Yahoo! article, italics mine:

James Cameron reaches deepest spot on Earth
Associated PressAssociated Press – 23 mins ago

HONOLULU (AP) — Director James Cameron has made it to Earth's deepest point.

The director of "Titanic" and other films used a specially designed submarine called "Deepsea Challenger" to dive nearly seven miles. He completed his deep dive a little before 8 a.m. Monday local time, according to Stephanie Montgomery of the National Geographic Society.

"All systems OK," were Cameron's first words, according to a statement. He arrived at a depth of 35,756 feet early Sunday evening on the U.S. East Coast.
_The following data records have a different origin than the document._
File: src/rtl/rename_regfile_pkg.sv
// Shared constants for the rename register file slice: default geometry,
// the free-tag encoding for the default tag width, and checkpoint depth.
// The optional checkpoint feature is enabled with RENAME_CKPT_EN.
package rename_regfile_pkg;

  localparam int DEF_XLEN  = 32;
  localparam int DEF_NREG  = 32;
  localparam int DEF_RW    = 5;
  localparam int DEF_TAG_W = 4;
  localparam int DEF_NRD   = 3;
  localparam int DEF_NCW   = 2;

  // All-ones tag means "no producer in flight, architectural value is ready".
  localparam logic [DEF_TAG_W-1:0] TAG_FREE = {DEF_TAG_W{1'b1}};

  // Tag-table snapshot depth used when RENAME_CKPT_EN is defined.
  localparam int NCKPT = 4;

  // Index width for a table of n entries, never narrower than one bit.
  function automatic int idx_width(input int n);
    return (n > 1) ? $clog2(n) : 1;
  endfunction

endpackage

File: src/rtl/rename_regfile_rdport.sv
// One combinational read port of the rename register file. Forwards data
// from same-cycle commit lanes (highest lane wins) and reports the tag as
// free when a same-cycle commit retires the current producer.
module rename_regfile_rdport
  import rename_regfile_pkg::*;
#(
  parameter int XLEN  = DEF_XLEN,
  parameter int RW    = DEF_RW,
  parameter int TAG_W = DEF_TAG_W,
  parameter int NCW   = DEF_NCW
) (
  input  logic              live,
  input  logic [RW-1:0]     name,
  input  logic [XLEN-1:0]   reg_data,
  input  logic [TAG_W-1:0]  reg_tag,
  input  logic [NCW-1:0]    cw_en,
  input  logic [NCW*RW-1:0] cw_name,
  input  logic [NCW*XLEN-1:0] cw_data,
  input  logic [NCW*TAG_W-1:0] cw_tag,
  output logic [XLEN-1:0]   data,
  output logic [TAG_W-1:0]  tag
);

  localparam logic [TAG_W-1:0] FREE = {TAG_W{1'b1}};

  logic [NCW-1:0]  lane_hit_s;
  logic [XLEN-1:0] byp_data_s;
  logic            clr_s;

  // Which commit lanes target the register this port is reading.
  always_comb begin
    lane_hit_s = '0;
    for (int l = 0; l < NCW; l++) begin
      lane_hit_s[l] = cw_en[l] && (cw_name[l*RW +: RW] == name);
    end
  end

  // Bypass scan: later lanes are younger and overwrite earlier ones.
  always_comb begin
    byp_data_s = reg_data;
    clr_s      = 1'b0;
    for (int l = 0; l < NCW; l++) begin
      byp_data_s = lane_hit_s[l] ? cw_data[l*XLEN +: XLEN] : byp_data_s;
      clr_s      = clr_s | (lane_hit_s[l] && (cw_tag[l*TAG_W +: TAG_W] == reg_tag));
    end
  end

  // Register zero, out-of-range names and reset all read as zero / free.
  always_comb begin
    if (!live || (name == '0)) begin
      data = '0;
      tag  = FREE;
    end else begin
      data = byp_data_s;
      tag  = clr_s ? FREE : reg_tag;
    end
  end

endmodule

File: src/rtl/rename_regfile.sv
// Architectural register file with per-register rename tags. Accepts NCW
// in-order commit lanes, one dispatch tag write and a global flush, and
// serves NRD combinational read ports with commit bypass.
// Optional tag-table checkpoints are compiled in with RENAME_CKPT_EN.
module rename_regfile
  import rename_regfile_pkg::*;
#(
  parameter int XLEN  = DEF_XLEN,
  parameter int NREG  = DEF_NREG,
  parameter int RW    = DEF_RW,
  parameter int TAG_W = DEF_TAG_W,
  parameter int NRD   = DEF_NRD,
  parameter int NCW   = DEF_NCW
`ifdef RENAME_CKPT_EN
  ,
  parameter int NCK   = NCKPT,
  parameter int CK_W  = idx_width(NCK)
`endif
) (
  input  logic                 clk,
  input  logic                 rst,
  input  logic                 rdy,
  input  logic                 flush,
  input  logic [NCW-1:0]       cw_en,
  input  logic [NCW*RW-1:0]    cw_name,
  input  logic [NCW*XLEN-1:0]  cw_data,
  input  logic [NCW*TAG_W-1:0] cw_tag,
  input  logic                 dw_en,
  input  logic [RW-1:0]        dw_name,
  input  logic [TAG_W-1:0]     dw_tag,
`ifdef RENAME_CKPT_EN
  input  logic                 ck_save,
  input  logic [CK_W-1:0]      ck_save_id,
  input  logic                 ck_restore,
  input  logic [CK_W-1:0]      ck_restore_id,
`endif
  input  logic [NRD*RW-1:0]    rd_name,
  output logic [NRD*TAG_W-1:0] rd_tag,
  output logic [NRD*XLEN-1:0]  rd_data
);

  localparam logic [TAG_W-1:0] FREE   = {TAG_W{1'b1}};
  localparam logic [RW:0]      NREG_X = (RW+1)'(NREG);

  logic [XLEN-1:0]  data_r     [NREG];
  logic [TAG_W-1:0] tag_r      [NREG];
  logic [XLEN-1:0]  data_nxt_s [NREG];
  logic [TAG_W-1:0] tag_nxt_s  [NREG];
  logic [NREG-1:0]  wr_s       [NCW];
  logic [NREG-1:0]  clr_s;

`ifdef RENAME_CKPT_EN
  logic [TAG_W-1:0] snap_r     [NCK][NREG];
  logic [TAG_W-1:0] snap_clr_s [NCK][NREG];
  logic [TAG_W-1:0] snap_nxt_s [NCK][NREG];
`endif

  // Decode which lane writes which register; register 0 is never written.
  always_comb begin
    for (int l = 0; l < NCW; l++) begin
      wr_s[l] = '0;
      for (int r = 1; r < NREG; r++) begin
        wr_s[l][r] = cw_en[l] && (cw_name[l*RW +: RW] == RW'(r));
      end
    end
  end

  // A register's tag retires when any lane commits its current producer.
  always_comb begin
    clr_s = '0;
    for (int r = 0; r < NREG; r++) begin
      for (int l = 0; l < NCW; l++) begin
        clr_s[r] = clr_s[r] | (wr_s[l][r] && (cw_tag[l*TAG_W +: TAG_W] == tag_r[r]));
      end
    end
  end

`ifdef RENAME_CKPT_EN
  // Snapshot entries retire on the same commits, matched against their own tag.
  always_comb begin
    for (int k = 0; k < NCK; k++) begin
      for (int r = 0; r < NREG; r++) begin
        snap_clr_s[k][r] = snap_r[k][r];
        for (int l = 0; l < NCW; l++) begin
          snap_clr_s[k][r] = (wr_s[l][r] && (cw_tag[l*TAG_W +: TAG_W] == snap_r[k][r])) ?
                             FREE : snap_clr_s[k][r];
        end
      end
    end
  end
`endif

  // Next architectural state, in priority order: commit clear, dispatch,
  // checkpoint restore, flush. Data writes are independent of tag overrides.
  always_comb begin
    for (int r = 0; r < NREG; r++) begin
      data_nxt_s[r] = data_r[r];
      for (int l = 0; l < NCW; l++) begin
        data_nxt_s[r] = wr_s[l][r] ? cw_data[l*XLEN +: XLEN] : data_nxt_s[r];
      end
      tag_nxt_s[r] = clr_s[r] ? FREE : tag_r[r];
      if (dw_en && (r != 0) && (dw_name == RW'(r))) begin
        tag_nxt_s[r] = dw_tag;
      end else begin
        tag_nxt_s[r] = tag_nxt_s[r];
      end
`ifdef RENAME_CKPT_EN
      tag_nxt_s[r] = ck_restore ? snap_clr_s[ck_restore_id][r] : tag_nxt_s[r];
`endif
      if (flush) begin
        tag_nxt_s[r] = FREE;
      end else begin
        tag_nxt_s[r] = tag_nxt_s[r];
      end
    end
  end

`ifdef RENAME_CKPT_EN
  // Save captures the post-update table unless a restore wins the cycle.
  always_comb begin
    for (int k = 0; k < NCK; k++) begin
      for (int r = 0; r < NREG; r++) begin
        if (ck_save && !ck_restore && (ck_save_id == CK_W'(k))) begin
          snap_nxt_s[k][r] = tag_nxt_s[r];
        end else begin
          snap_nxt_s[k][r] = snap_clr_s[k][r];
        end
      end
    end
  end
`endif

  // State registers: async clear, otherwise advance only while rdy is high.
  always_ff @(posedge clk or negedge rst) begin
    if (!rst) begin
      for (int r = 0; r < NREG; r++) begin
        data_r[r] <= '0;
        tag_r[r]  <= FREE;
      end
`ifdef RENAME_CKPT_EN
      for (int k = 0; k < NCK; k++) begin
        for (int r = 0; r < NREG; r++) begin
          snap_r[k][r] <= FREE;
        end
      end
`endif
    end else if (rdy) begin
      for (int r = 0; r < NREG; r++) begin
        data_r[r] <= data_nxt_s[r];
        tag_r[r]  <= tag_nxt_s[r];
      end
`ifdef RENAME_CKPT_EN
      for (int k = 0; k < NCK; k++) begin
        for (int r = 0; r < NREG; r++) begin
          snap_r[k][r] <= snap_nxt_s[k][r];
        end
      end
`endif
    end
  end

  for (genvar p = 0; p < NRD; p++) begin : g_rd
    logic [RW-1:0]    name_s;
    logic             in_range_s;
    logic [XLEN-1:0]  reg_data_s;
    logic [TAG_W-1:0] reg_tag_s;

    assign name_s     = rd_name[p*RW +: RW];
    assign in_range_s = ({1'b0, name_s} < NREG_X);
    assign reg_data_s = in_range_s ? data_r[name_s] : '0;
    assign reg_tag_s  = in_range_s ? tag_r[name_s]  : FREE;

    rename_regfile_rdport #(
      .XLEN  (XLEN),
      .RW    (RW),
      .TAG_W (TAG_W),
      .NCW   (NCW)
    ) u_rdport (
      .live     (rst & in_range_s),
      .name     (name_s),
      .reg_data (reg_data_s),
      .reg_tag  (reg_tag_s),
      .cw_en    (cw_en),
      .cw_name  (cw_name),
      .cw_data  (cw_data),
      .cw_tag   (cw_tag),
      .data     (rd_data[p*XLEN +: XLEN]),
      .tag      (rd_tag[p*TAG_W +: TAG_W])
    );
  end

endmodule

File: config.mk
export PLATFORM = sky130hd
export DESIGN_NAME = rename_regfile
export DESIGN_NICKNAME = d
export VERILOG_FILES = /design/src/rtl/rename_regfile_pkg.sv /design/src/rtl/rename_regfile_rdport.sv /design/src/rtl/rename_regfile.sv
export SDC_FILE = /design/constraint.sdc
export NUM_CORES = 2
export LEC_CHECK = 0
export CAP_MARGIN = 20
export CORE_UTILIZATION = 45
export CTS_BUF_LIST = sky130_fd_sc_hd__clkbuf_2
export CTS_CLUSTER_SIZE = 8
export DETAILED_ROUTE_END_ITERATION = 12
export HOLD_SLACK_MARGIN = 0.1
export SYNTH_ARGS = -nofsm -noshare
export SYNTH_HDL_FRONTEND = slang
export SYNTH_SLANG_ARGS = --single-unit
export TNS_END_PERCENT = 1
File: constraint.sdc
create_clock -name clk -period 5.2 [get_ports clk]
set_clock_uncertainty 0.2 [all_clocks]
set_input_delay 1.04 -clock clk [delete_from_list [all_inputs] [get_ports clk]]
set_output_delay 1.04 -clock clk [all_outputs]
set_load 0.01 [all_outputs]
## Word level (Yosys, flattened, before mapping)

Cells that the tools add are included.

- Muxes and demuxes: 188
- Bitwise gates (word level): 37
- Order comparisons: 3
- Eq/ne operators: 167
- Reduce and logical (&&, ||, !) cells: 298

Operators with widths:

| cell | count |
|---|---|
| $mux W32 | 77 |
| $bmux W32 S5 | 3 |
| $mux W4 | 105 |
| $eq A4 B4 Y1 | 68 |
| $eq A5 B5 Y1 const B | 48 |
| $logic_and A1 B1 Y1 | 167 |
| $reduce_and A2 Y1 | 62 |
| $eq A5 B4 Y1 const B | 24 |
| $reduce_bool A3 Y1 | 31 |
| $reduce_bool A2 Y1 | 31 |
| $bmux W4 S5 | 3 |
| $eq A5 B3 Y1 const B | 12 |
| $or A1 B1 Y1 | 34 |
| $eq A5 B2 Y1 const B | 6 |
| $eq A5 B5 Y1 | 6 |
| $ge A6 B6 Y1 const B | 3 |
| $not A5 Y6 | 3 |
| $eq A5 B1 Y1 const B | 3 |
| $logic_not A5 Y1 | 3 |
| $logic_or A1 B1 Y1 | 3 |
| $logic_not A1 Y1 | 1 |

- Input bits: 113
- Word-level logic and storage cells: 755
- Register bits: 1,116
- Output and inout bits: 108

## Depth between registers and ports, before layout

- Depth in word-level cells: 9
- Mapped depth: 13
- Gate-level depth less buffers: 8

## By module

Synthesis repeated with hierarchy kept, for this count alone.

- Cell total of the unflattened synthesis: 8,318
- Area, all modules: 85,555.8 µm²

By module, submodules not included:

| module | seq. area each (µm²) | area each (µm²) | times used | cells an instance |
|---|---|---|---|---|
| rename_regfile | 28,081.9 | 81,366.8 | 1 | 7,748 |
| rename_regfile_rdport | 0.0 | 1,396.3 | 3 | 190 |

## Worst setup path after synthesis

Ideal clock, no wire load.

- Path type: input to output
- Start point: in rd_name[1]
- End point: out rd_data[13]
- Path buffers: 4
- Cell stages on the path: 10
- Path slack: 0.743 ns
- Required time: 3.960 ns
- Arrival time: 3.217 ns
- Cell sequence: buf_4 buf_2 buf_2 buf_1 mux4_2 mux4_2 mux2i_1 nor2_1 a211oi_1 nor3_1

- Word-level cells in the longest chain between the ends: 7
- Elaborated cells between the ends (all ways): 13
- Classes of those cells: 2 x eq/ne; 6 x mux; 1 x bitwise; 4 x reduce/logical

RTL lines:

| element | RTL line | source |
|---|---|---|
| start, declared | rename_regfile.sv:37 | `input logic [NRD*RW-1:0] rd_name,` |
| $not A5 Y6 (implied by the code) | rename_regfile.sv:170 | `assign reg_data_s = in_range_s ? data_r[name_s] : '0;` |
| $bmux W32 S5 | rename_regfile.sv:170 |  |
| $mux W32 (implied by the code) (2 in series) | rename_regfile.sv:170 |  |
| $mux W32 (2 in series) | rename_regfile_rdport.sv:43 | `byp_data_s = lane_hit_s[l] ? cw_data[l*XLEN +: XLEN] : byp_data_s;` |
| $mux W32 * | rename_regfile_rdport.sv:50 | `if (!live \|\| (name == '0)) begin` |
| end, declared | rename_regfile.sv:39 | `output logic [NRD*XLEN-1:0] rd_data` |

Mark *: on every way between the ends. The rest lies on a longest branch, timed or not. The select of a mux whose other input is x is not followed.

## Worst setup path in the final report

- Start point: reg tag_r[48] (netlist name)
- End point: out rd_tag[7]

- Word-level cells in the longest chain between the ends: 8
- Elaborated cells between the ends (all ways): 10
- Classes of those cells: 2 x eq/ne; 5 x mux; 1 x bitwise; 2 x reduce/logical

RTL lines:

| element | RTL line | source |
|---|---|---|
| start, declared | rename_regfile.sv:46 | `logic [TAG_W-1:0] tag_r [NREG];` |
| start signal, assigned by index | rename_regfile.sv:150 | `tag_r[r] <= tag_nxt_s[r];` |
| $bmux W4 S5 * | rename_regfile.sv:171 | `assign reg_tag_s = in_range_s ? tag_r[name_s] : FREE;` |
| $mux W4 (implied by the code) * (2 in series) | rename_regfile.sv:171 |  |
| $eq A4 B4 Y1 | rename_regfile_rdport.sv:44 | `clr_s = clr_s \| (lane_hit_s[l] && (cw_tag[l*TAG_W +: TAG_W] == reg_tag));` |
| $logic_and A1 B1 Y1 | rename_regfile_rdport.sv:44 |  |
| $or A1 B1 Y1 * | rename_regfile_rdport.sv:44 |  |
| $mux W4 * | rename_regfile_rdport.sv:55 | `tag = clr_s ? FREE : reg_tag;` |
| $mux W4 * | rename_regfile_rdport.sv:50 |  |
| end, declared | rename_regfile.sv:38 | `output logic [NRD*TAG_W-1:0] rd_tag,` |

Marked as above.

==> results.cfg <==
[clocking]
cts_sinks = 1116
cts_buffers = 330
cts_tree = built
cts-root-buf = clkbuf_2
clk_latency_ns = 2.00
cts-htree-levels = 5
clock_path_buffers = 4
clk_pin_slew_ns = 0.10

[route]
wl_mm = 372
wl_per_cell_um = 34.0
drtIter0Drc = 9439
via_count = 74600
drcViolationCount = 0
routed_via_density = 6.81
ant_nets = 0
dr.pass1.iters = 6

[setup_path]
worstPathRequired_ns = 3.96
startpoint_type = flop
worst-path-max-fanout = 4
worstPathArrival_ns = 4.66
endpoint_kind = primary output
critPathKind = flop to primary output

[floorplan]
dieArea_sq_um = 190000
die_height_um = 436
start_util_pct = 45.5
core_sq_um = 186000
pin_count = 221
die_w_um = 436
num_rows = 158

[synth]
async_flop_share_pct = 100
syn_inst = 7954
synth_cell_types = 62
yosys_warnings = 0
synth.net_count = 8067
synthFlopType = dfrtp_1
ys_ff_latch = 1116
avgSynthCellArea_sq_um = 10.7
synth_edf_count = 0
ys_seq_area_share_pct = 33.1
syn-cell-area_sq_um = 84700

[global_routing]
antenna_found_initial = 6
grt_max_degree = 148
grt_first_pass_wirelength_mm = 534
grt_pass1_vias = 74100
grt.total_usage_pct = 38.8
grt-ovfl-total = 0

[cells_and_area]
multiInputGateArea_sq_um = 53700
drive_gt1_share_pct = 30.3
syn2layout_area_growth_pct = 15.2
ff_latch_area_sq_um = 28100
final_common_cell = mux2i_1
final_cell_mix = mux2i_1 (1,177), nand2_1 (1,043), o21ai_0 (1,008)
fin_area_sq_um = 97600
n_fill_cell = 16600
utilization_pct = 52.4
layout.nets = 8378

[power]
total_power_mw = 27.5
vdd_ir_drop_max_uv = 267
powerDensity_nw_per_um2 = 282
leakage_nw = 42.2

[sta]
clock.fmax_mhz = 169
hold_viol_final = 0
fin_crit_sh_pct = 114
tightest_slew_ns = 1.33
tns_ns = -19.25
fin_crit_ns = 5.90
slew_violations = 0
rsz0062_at_grt = yes
setup_viol = 82
layout_setup_ws_ns = -0.704
max-slew-margin-rel_pct = 11.2

[placed_design]
place.port_buffers = 220
place_area_sq_um = 92800
place_congestion = 0.968
dpl.hpwl_mm = 224
place_ws_ns = -0.684

[outcome]
violations = setup timing
status = finished with violations

[worst_hold_path]
hold_path.class = input pin to flop

[flow_run]
max_cap_viol_count = 0
## cell type report
type / count / area share, %
antenna: 3 / 0.00769
sequential: 1116 / 28.8
clock buffer: 467 / 2.39
inverter: 8 / 0.0308
tap: 2480 / 3.18
multi-input combinational: 5837 / 55.0
timing repair buffer: 972 / 10.3
clock inverter: 71 / 0.350
## per-layer routing
layer,GRT usage [%],vias up,wire [um]
met5,0,-,24
met4,27.3,4,31000
met3,11.6,1485,46300
met2,56.4,5387,160000
met1,49.5,37400,135000
li1,-,30300,-
## synth_stat cells, drive strengths merged, types with 4 or more instances
cell	count	share of area [%]
a211oi	99	0.94
a21o	4	0.035
a21oi	124	0.73
a221oi	11	0.12
a22o	111	1.1
a22oi	28	0.25
a31oi	86	0.63
and2	9	0.066
and3	8	0.059
buf	367	2.3
clkbuf	626	2.8
dfrtp	992	29
dfstp	124	3.8
inv	8	0.035
mux2	104	1.4
mux2i	1214	14
mux4	892	24
nand2	1069	4.7
nand2b	23	0.17
nand3	45	0.27
nand4	41	0.30
nand4b	6	0.062
nor2	410	1.8
nor2b	24	0.18
nor3	52	0.31
nor4	45	0.34
o21ai	1039	6.1
o22ai	9	0.066
o31a	21	0.22
o31ai	7	0.062
o41a	10	0.13
xnor2	123	1.3
xor2	186	1.9
## sequential cells by signal (all words and copies together), names as in the netlist
register,flops
data_r,992
tag_r,124
## power breakdown
| group | total [mW] | internal (mW) | leakage (nW) | switching (mW) |
|---|---|---|---|---|
| Sequential | 12.0 | 10.3 | 14.2 | 1.70 |
| Combinational | 8.79 | 4.69 | 25.9 | 4.10 |
| Clock | 6.68 | 2.48 | 2.11 | 4.21 |
## repair_timing
item                                   4_1_cts  5_1_grt
setup buffers                               58       11
pin swaps                                   79       20
setup endpoints to repair                  108      107
endpoints found under the hold margin     1568        0
gates resized for setup                    410       57
hold buffers                               108        0
## through the flow
| stage | instances | hold WS [ns] |
|---|---|---|
| after global placement | 10200 | 0.291 |
| after CTS | 10900 | 0.110 |
| after detailed placement | 10200 | 0.305 |
| after global routing | 11000 | 0.270 |
| after floorplan | 7954 | 0.276 |
| final | 11000 | 0.294 |
## cell families (layout without fill, tap and decap cells)
family	after synthesis	in the layout	synth area share, %
xor+xnor	309	309	3.19
other cells	0	3	0
simple gates	1752	1752	8.49
flops	1116	1116	33.1
mux	2210	2210	39.4
buf+inv	1001	1518	5.09
compound gates	1566	1566	10.7
## critical path: stages, from the launching register on
cell       delay [ns]
dfstp_2          0.63
buf_4            0.15
mux4_2           0.21
mux2i_1          0.06
mux2_2           0.33
xor2_1           0.16
o2111ai_1        0.14
o31ai_1          0.13
a31oi_2          0.33
or3b_1           0.38
buf_2            0.15
## path summary, 6_finish.rpt
kind | cells after the start | slack (ns) | from | endpoint
min in group asynchronous | 5 | 0.49 | rst | tag_r[41]
worst max-delay path | 10 | -0.70 | tag_r[48] | rd_tag[7]
worst min register to register | 2 | 0.32 | data_r[56] | data_r[56]
max in group asynchronous | 8 | 1.79 | rst | data_r[595]
worst max register to register | 8 | 2.43 | tag_r[66] | tag_r[64]
worst min-delay path | 4 | 0.29 | cw_data[36] | data_r[932]
Power figures use the tool's default switching activity.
He plans to spend about six hours exploring and filming the Mariana Trench, about 200 miles southwest of the Pacific island of Guam.

The scale of the trench is hard to grasp — it's 120 times larger than the Grand Canyon and more than a mile deeper than Mount Everest is tall.

The first and only time anyone dove to these depths was in 1960. Swiss engineer Jacques Piccard and U.S. Navy Capt. Don Walsh took nearly five hours to reach the bottom and stayed just 20 minutes. They didn't have much to report on what they saw there, however, because their submarine kicked up so much sand from the ocean floor they couldn't see much.

One of the risks of a dive so deep is extreme water pressure. At 6.8 miles below the surface, the pressure is the equivalent of three SUVs sitting on your toe.

Cameron told The Associated Press in an interview after a 5.1 mile-deep practice run near Papua New Guinea earlier this month that the pressure "is in the back of your mind." The submarine would implode in an instant if it leaked, he said.

But while he was a little apprehensive beforehand, he wasn't scared or nervous while underwater.

"When you are actually on the dive you have to trust the engineering was done right," he said.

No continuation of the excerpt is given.